The system uses over 3,000 semiconductors to coordinate suspension, steering, braking and powertrain in real time. Millisecond adjustments across every dynamic component simultaneously, all managed by an NVIDIA chip running machine learning.
Where a traditional stability control system kicks in after you’ve already started sliding, IM’s setup identifies the conditions that cause the slide and prevents it from happening in the first place. It’s the difference between a paramedic and a personal trainer.
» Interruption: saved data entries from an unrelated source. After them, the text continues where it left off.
==> src/rtl/ir_byte_fetch.sv <==
// Fetch sequencer: reads 1-4 bytes over a req/valid handshake and assembles
// them big-endian into a downstream 32-bit register via its I/FunSel/E inputs.
module ir_byte_fetch #(
  parameter int ADDR_W = 16
) (
  input  logic              Clock,
  input  logic              Reset,
  input  logic              Start,
  input  logic [1:0]        NumBytes,
  input  logic [ADDR_W-1:0] BaseAddr,
  input  logic              Abort,
  output logic [ADDR_W-1:0] MemAddr,
  output logic              MemRd,
  input  logic [7:0]        MemData,
  input  logic              MemValid,
  output logic [31:0]       RegI,
  output logic [2:0]        RegFunSel,
  output logic              RegE,
  output logic              Busy,
  output logic              Done
);

  typedef enum logic [1:0] {IDLE, REQ, LOAD, DONE} state_t;

  localparam logic [2:0] FS_CLR_LOAD   = 3'b100;
  localparam logic [2:0] FS_SHIFT_LOAD = 3'b110;

  state_t              state_q, state_d;
  logic [ADDR_W-1:0]   addr_q, addr_d;
  logic                rd_q, rd_d;
  logic [7:0]          byte_q, byte_d;
  logic [2:0]          fs_q, fs_d;
  logic                rege_q, rege_d;
  logic                done_q, done_d;
  logic [1:0]          remain_q, remain_d;
  logic                first_q, first_d;

  // NOTE: every signal written here gets a default first, so no path leaves
  // one unassigned and no latch is inferred.
  always_comb begin
    state_d  = state_q;
    addr_d   = addr_q;
    rd_d     = rd_q;
    byte_d   = byte_q;
    fs_d     = fs_q;
    rege_d   = 1'b0;
    done_d   = 1'b0;
    remain_d = remain_q;
    first_d  = first_q;

    unique case (state_q)
      IDLE: begin
        if (Start) begin
          addr_d   = BaseAddr;
          remain_d = NumBytes;
          first_d  = 1'b1;
          rd_d     = 1'b1;
          state_d  = REQ;
        end
      end
      REQ: begin
        // Abort outranks a coincident MemValid: the returned byte is dropped.
        if (Abort) begin
          rd_d    = 1'b0;
          state_d = IDLE;
        end else if (MemValid) begin
          byte_d  = MemData;
          fs_d    = first_q ? FS_CLR_LOAD : FS_SHIFT_LOAD;
          rd_d    = 1'b0;
          rege_d  = 1'b1;
          state_d = LOAD;
        end
      end
      LOAD: begin
        first_d = 1'b0;
        if (Abort) begin
          rd_d    = 1'b0;
          state_d = IDLE;
        end else if (remain_q == 2'd0) begin
          done_d  = 1'b1;
          state_d = DONE;
        end else begin
          remain_d = remain_q - 2'd1;
          addr_d   = addr_q + ADDR_W'(1);
          rd_d     = 1'b1;
          state_d  = REQ;
        end
      end
      DONE: begin
        state_d = IDLE;
      end
      default: state_d = IDLE;
    endcase
  end

  // NOTE: sequential state uses non-blocking assignments so every register
  // samples the pre-edge values, independent of statement order.
  always_ff @(posedge Clock) begin
    if (!Reset) begin
      state_q  <= IDLE;
      addr_q   <= '0;
      rd_q     <= 1'b0;
      byte_q   <= '0;
      fs_q     <= 3'b000;
      rege_q   <= 1'b0;
      done_q   <= 1'b0;
      remain_q <= '0;
      first_q  <= 1'b0;
    end else begin
      state_q  <= state_d;
      addr_q   <= addr_d;
      rd_q     <= rd_d;
      byte_q   <= byte_d;
      fs_q     <= fs_d;
      rege_q   <= rege_d;
      done_q   <= done_d;
      remain_q <= remain_d;
      first_q  <= first_d;
    end
  end

  assign MemAddr   = addr_q;
  assign MemRd     = rd_q;
  assign RegI      = {24'b0, byte_q};
  assign RegFunSel = fs_q;
  assign RegE      = rege_q;
  assign Done      = done_q;
  assign Busy      = (state_q == REQ) || (state_q == LOAD);

endmodule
And then there’s the rear-wheel steering. Twelve degrees of articulation, which is more than anything from Porsche or BMW currently offers. In practice, it means a five-metre sedan can do a U-turn on a suburban street without that embarrassing three-point shuffle. Anyone who’s tried to park a large car in one of Sydney’s underground car parks built in 1987 knows exactly why this matters. There’s also a one-touch automated parking system that actually works, which puts it ahead of about 90 per cent of the “smart” parking tech out there that’s usually more hassle than just doing it yourself.
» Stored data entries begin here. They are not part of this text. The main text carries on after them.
File: src/rtl/mux7_rr_arbiter.sv
// rtl/mux7_rr_arbiter.sv - round-robin owner of a shared 7:1 mux; break-before-make grants
// Optional forced release after HOLD_MAX cycles when MUX7_ARB_TIMEOUT_EN is defined.
module mux7_rr_arbiter
  import mux7_arb_pkg::*;
#(
  parameter int HOLD_MAX = 16
)
(
  input  logic       clock,
  input  logic       reset,
  input  logic [6:0] req,
  input  logic       done,
  input  logic [6:0] data_in,
  output logic [6:0] grant,
  output logic [2:0] sel,
  output logic       busy,
  output logic       data_out,
  output logic       timeout
);

  if (HOLD_MAX < 2 || HOLD_MAX > 255) begin : g_bad_hold_max
    $error("HOLD_MAX must be within 2..255");
  end

  state_t     r_state;
  logic [6:0] r_grant;
  logic [2:0] r_sel;
  logic [2:0] r_last;
  logic       r_busy;

  logic [2:0] w_pick;
  logic       w_any;
  logic [7:0] w_req_pad;
  logic [7:0] w_data_pad;
  logic       w_owner_req;
  logic       w_force;
  logic       w_release;

  rr_pick7 u_pick (
    .req  (req),
    .last (r_last),
    .pick (w_pick),
    .any  (w_any)
  );

  // Index 7 (idle code) lands on the padded zero bit
  assign w_req_pad   = {1'b0, req};
  assign w_data_pad  = {1'b0, data_in};
  assign w_owner_req = w_req_pad[r_sel];
  assign w_release   = done | ~w_owner_req | w_force;

`ifdef MUX7_ARB_TIMEOUT_EN
  logic [7:0] r_hold;
  logic       r_timeout;

  assign w_force = (r_hold == 8'(HOLD_MAX - 1));

  always_ff @(posedge clock) begin
    if (reset) begin
      r_hold    <= 8'd0;
      r_timeout <= 1'b0;
    end else begin
      r_timeout <= 1'b0;
      if (r_state == IDLE) begin
        r_hold <= 8'd0;
      end else if (w_release) begin
        r_hold    <= 8'd0;
        r_timeout <= w_force & ~done & w_owner_req;
      end else begin
        r_hold <= r_hold + 8'd1;
      end
    end
  end

  assign timeout = r_timeout;
`else
  assign w_force = 1'b0;
  assign timeout = 1'b0;
`endif

  always_ff @(posedge clock) begin
    if (reset) begin
      r_state <= IDLE;
      r_grant <= 7'd0;
      r_sel   <= SEL_IDLE;
      r_busy  <= 1'b0;
      r_last  <= 3'd6;
    end else begin
      case (r_state)
        IDLE: begin
          if (w_any) begin
            r_grant <= onehot7(w_pick);
            r_sel   <= w_pick;
            r_busy  <= 1'b1;
            r_last  <= w_pick;
            r_state <= GRANT;
          end
        end
        GRANT: begin
          if (w_release) begin
            r_grant <= 7'd0;
            r_sel   <= SEL_IDLE;
            r_busy  <= 1'b0;
            r_state <= IDLE;
          end
        end
        default: r_state <= IDLE;
      endcase
    end
  end

  assign grant    = r_grant;
  assign sel      = r_sel;
  assign busy     = r_busy;
  assign data_out = w_data_pad[r_sel] & r_busy;

endmodule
The air suspension is another quiet win. It adjusts ride height and firmness based on speed, load and road conditions without you needing to touch a thing.
In Comfort mode, it soaks up the kind of broken surfaces we pretend don’t exist on Australian roads.
In Sport, the whole car tightens up and starts feeling like something that costs twice what it does. This kind of kit is usually reserved for cars well north of $100K.
IM’s Performance models start under $80,000, with the range kicking off from $60,990.

For the Australian market specifically, this matters more than people realise. We don’t just need EVs that go far and charge fast. We need EVs that can handle the reality of Australian driving: the patchwork roads, the wildlife, the 800km highway stints, the absurd car parks.
IM’s digital chassis isn’t a gimmick. It’s a genuine answer to problems that most manufacturers either ignore or charge a fortune to solve.
Nobody’s saying MG is going to topple the establishment overnight. But IM deserves way more attention than it’s getting. The tech is serious, the pricing is aggressive, and the whole package suggests that China’s EV game isn’t just about flooding the market with cheap runabouts anymore.
It’s about building cars that are legitimately better in ways that actually matter to the person behind the wheel. And if the legacy brands aren’t paying attention to that, they should be.